This post is for musicians and film makers alike. If you want to quit your job at the video store and live off the people that love your art here is a (relatively) simple equation to do so. The theory of a 1000 True Fans is fantastic. It gives us motivation to pay more attention to those people coming to our gigs and viewings and fostering a strong relationship with them. Ultimately they are the reason you can do what you do and they will be the reason that you do it. Hmmm, I should get those Thank You cards out and start writing!

The long tail is famously good news for two classes of people; a few lucky aggregators, such as Amazon and Netflix, and 6 billion consumers. Of those two, I think consumers earn the greater reward from the wealth hidden in infinite niches.

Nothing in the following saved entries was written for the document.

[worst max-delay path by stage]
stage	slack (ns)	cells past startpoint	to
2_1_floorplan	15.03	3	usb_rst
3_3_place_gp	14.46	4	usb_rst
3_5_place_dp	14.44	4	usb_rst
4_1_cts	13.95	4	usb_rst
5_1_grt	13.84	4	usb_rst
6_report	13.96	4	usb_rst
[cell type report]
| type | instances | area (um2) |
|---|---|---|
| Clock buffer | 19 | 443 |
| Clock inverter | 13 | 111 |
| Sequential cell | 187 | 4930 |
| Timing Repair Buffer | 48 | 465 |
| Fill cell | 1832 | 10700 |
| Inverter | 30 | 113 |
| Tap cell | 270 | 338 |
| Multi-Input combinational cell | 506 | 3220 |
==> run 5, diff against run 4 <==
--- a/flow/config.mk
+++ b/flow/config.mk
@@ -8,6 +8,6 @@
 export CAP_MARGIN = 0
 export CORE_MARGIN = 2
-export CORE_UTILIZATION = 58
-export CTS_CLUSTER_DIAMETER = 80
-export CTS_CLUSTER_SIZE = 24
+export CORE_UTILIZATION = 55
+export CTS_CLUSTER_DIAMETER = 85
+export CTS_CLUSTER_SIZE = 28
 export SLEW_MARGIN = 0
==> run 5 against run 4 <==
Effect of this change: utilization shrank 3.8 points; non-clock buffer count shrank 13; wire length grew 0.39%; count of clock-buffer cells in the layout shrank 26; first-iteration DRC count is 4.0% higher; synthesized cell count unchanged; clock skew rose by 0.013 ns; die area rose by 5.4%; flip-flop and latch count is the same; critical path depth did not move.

But the long tail is a decidedly mixed blessing for creators. Individual artists, producers, inventors and makers are overlooked in the equation. The long tail does not raise the sales of creators much, but it does add massive competition and endless downward pressure on prices. Unless artists become a large aggregator of other artist’s works, the long tail offers no path out of the quiet doldrums of minuscule sales.

Other than aim for a blockbuster hit, what can an artist do to escape the long tail?

One solution is to find 1,000 True Fans. While some artists have discovered this path without calling it that, I think it is worth trying to formalize. The gist of 1,000 True Fans can be stated simply:

A creator, such as an artist, musician, photographer, craftsperson, performer, animator, designer, videomaker, or author - in other words, anyone producing works of art - needs to acquire only 1,000 True Fans to make a living.